Improving emergency obstetric referral systems in low and middle income countries: a qualitative study in a tertiary health facility in Ghana.
Journal – BMC Health Services Research
Publication date – Jan – 2020
Authors – Daniels AA, Abuosi A
Keywords – Emergency obstetric care, Ghana, maternal health, Referral system, Tertiary health facility
Open access – Yes
Speciality – Obstetrics and Gynaecology
World region Western Africa
Language – English
Submitted to the One Surgery Index on May 10, 2020 at 8:20 am
Timely access to emergency obstetric care is crucial in preventing mortalities associated with pregnancy and childbirth. The referral of patients from lower levels of care to higher levels has been identified as an integral component of the health care delivery system in Ghana. To this effect, in 2012, the National Referral Policy and Guidelines was developed by the Ministry of Health (MOH) to help improve standard procedures and reduce delays which affect access to emergency care.
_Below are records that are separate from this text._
<file path="config.mk">
export PLATFORM = sky130hd
export DESIGN_NAME = apb_perimetr
export DESIGN_NICKNAME = apb_perimetr
export VERILOG_FILES = /design/flow/design.v
export SDC_FILE = /design/flow/constraint.sdc
export NUM_CORES = 4
export LEC_CHECK = 1
export CORE_UTILIZATION = 30
</file>
<file path="constraint.sdc">
current_design apb_perimetr

set clk_period 12.6
set clk_io_pct 0.2

create_clock -name clk0 -period $clk_period [get_ports {PCLK}]

set non_clock_inputs [all_inputs -no_clocks]
set_input_delay [expr $clk_period * $clk_io_pct] -clock clk0 $non_clock_inputs
set_output_delay [expr $clk_period * $clk_io_pct] -clock clk0 [all_outputs]
</file>
<file path="design.v">
module apb_perimetr
#(parameter storona_a_ADDR = 4'h0,  
  parameter storona_b_ADDR = 4'h4,  
  parameter output_reg_ADDR = 4'h8)   
(
    input wire PWRITE,             
    input wire PCLK,               
    input wire PSEL,               
    input wire [31:0] PADDR,       
    input wire [31:0] PWDATA,      
    output reg [31:0] PRDATA = 0,  
    input wire PENABLE,            
    output reg PREADY = 0          
);
reg [31:0] storona_a = 0;   
reg [31:0] storona_b = 0;   
reg [31:0] output_reg = 0;  
always @(posedge PCLK) 
begin
    if (PSEL && !PWRITE && PENABLE)  
     begin
        case(PADDR)
         4'h0: PRDATA <= storona_a;   
         4'h4: PRDATA <= storona_b;   
         4'h8: PRDATA <= output_reg;  
        endcase
        PREADY <= 1'd1;  
     end
     else if(PSEL && PWRITE && PENABLE)  
     begin
        case(PADDR)
         storona_a_ADDR: storona_a <= PWDATA;  
         storona_b_ADDR: storona_b <= PWDATA;  
        endcase
        PREADY <= 1'd1;     
     end
   if (PREADY)  
    begin
      PREADY <= !PREADY;
    end 
  end
always @(storona_a or storona_b) begin  
   output_reg <= 2*(storona_a + storona_b);
end
endmodule
</file>
<file path="./design.v">
`timescale 1ns / 1ps
module Cont1seg(CLK,Rst,M); 
	 	input CLK,Rst;
	reg [28:0]count;
	output wire M;
	always @ (posedge CLK)
			if (Rst) 
				count=29'd0;
		   else 
				count=count+1'b1;
		assign M=(count==29'd1000); 
endmodule
</file>
<file path="./run.sh">
#!/bin/bash
# OpenROAD 26Q1-2900-gdf79404cd8, Yosys 0.63+post, stock flow scripts
make -C /OpenROAD-flow-scripts/flow DESIGN_CONFIG=/design/flow/config.mk WORK_HOME=/design/flow/orfs finish
</file>
## ./design.v

```verilog
`timescale 1ns / 1ps
module ContaActualiza(CLK,Rst,Z);
	input CLK,Rst;
	reg [23:0]count;
	output wire Z;
	always @ (posedge CLK)
			if (Rst|Z)
				count=24'd0;
			else 
				count=count+1'b1;
			assign Z=(count==24'd12500000); 
endmodule
```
Nonetheless, ensuring timely access to care during referral of obstetric emergencies has been problematic. The study aimed to identify barriers associated with the referral of emergency obstetric cases to the leading national referral centre. It specifically examines the lived experiences of patients, healthcare providers and relatives of patients on the referral system. Korle Bu Teaching Hospital, Accra was used as a case study in 2016.The qualitative method was used and in-depth interviews were conducted with 89 respondents: healthcare providers [n = 34];patients [n = 31] and relatives of patients [n = 24] using semi-structured interview guides. Purposive sampling techniques were used in selecting healthcare providers and patients and convenience sampling techniques were used in selecting relatives of patients. The study identified a range of barriers encountered in the referral process and broadly fall under the major themes: referral transportation system, referrer-receiver communication barriers, inadequate infrastructure and supplies and insufficient health personnel. Some highlights of the problem included inadequate use of ambulance services, poor management of patients during transit, lack of professional escort, unannounced emergency referrals, lack of adequate information and feedback and limited supply of beds, drugs and blood. These findings have implications on type II and III of the three delays model. Initiatives to improve the transportation system for the referral of obstetric emergencies are vital in ensuring patients’ safety during transfer. Communication between referring and receiving facilities should be enhanced. A strong collaboration is needed between teaching hospitals and other stakeholders in the referral chain to foster good referral practices and healthcare delivery. Concurrently, supply side barriers at referred facilities including ensuring sufficient provision for bed, blood, drugs, and personnel must be addressed.